-- Opening Marker --

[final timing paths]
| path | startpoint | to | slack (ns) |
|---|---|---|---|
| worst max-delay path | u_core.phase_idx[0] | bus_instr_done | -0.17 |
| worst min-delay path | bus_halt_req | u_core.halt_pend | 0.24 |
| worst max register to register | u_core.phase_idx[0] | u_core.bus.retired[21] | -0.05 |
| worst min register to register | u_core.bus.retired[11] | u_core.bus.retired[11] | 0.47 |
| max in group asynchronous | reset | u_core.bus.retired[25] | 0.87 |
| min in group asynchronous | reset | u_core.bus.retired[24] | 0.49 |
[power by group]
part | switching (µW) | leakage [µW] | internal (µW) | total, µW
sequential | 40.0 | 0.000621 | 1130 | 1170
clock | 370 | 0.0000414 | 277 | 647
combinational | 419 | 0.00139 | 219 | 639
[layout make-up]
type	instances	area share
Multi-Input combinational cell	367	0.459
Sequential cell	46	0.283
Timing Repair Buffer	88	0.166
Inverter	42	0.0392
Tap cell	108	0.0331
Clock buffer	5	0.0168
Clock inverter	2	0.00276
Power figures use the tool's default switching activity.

-- Closing Marker --

Among the lines above, which ones hold the string "delay"? Show them.

= Written response =
| worst max-delay path | u_core.phase_idx[0] | bus_instr_done | -0.17 |
| worst min-delay path | bus_halt_req | u_core.halt_pend | 0.24 |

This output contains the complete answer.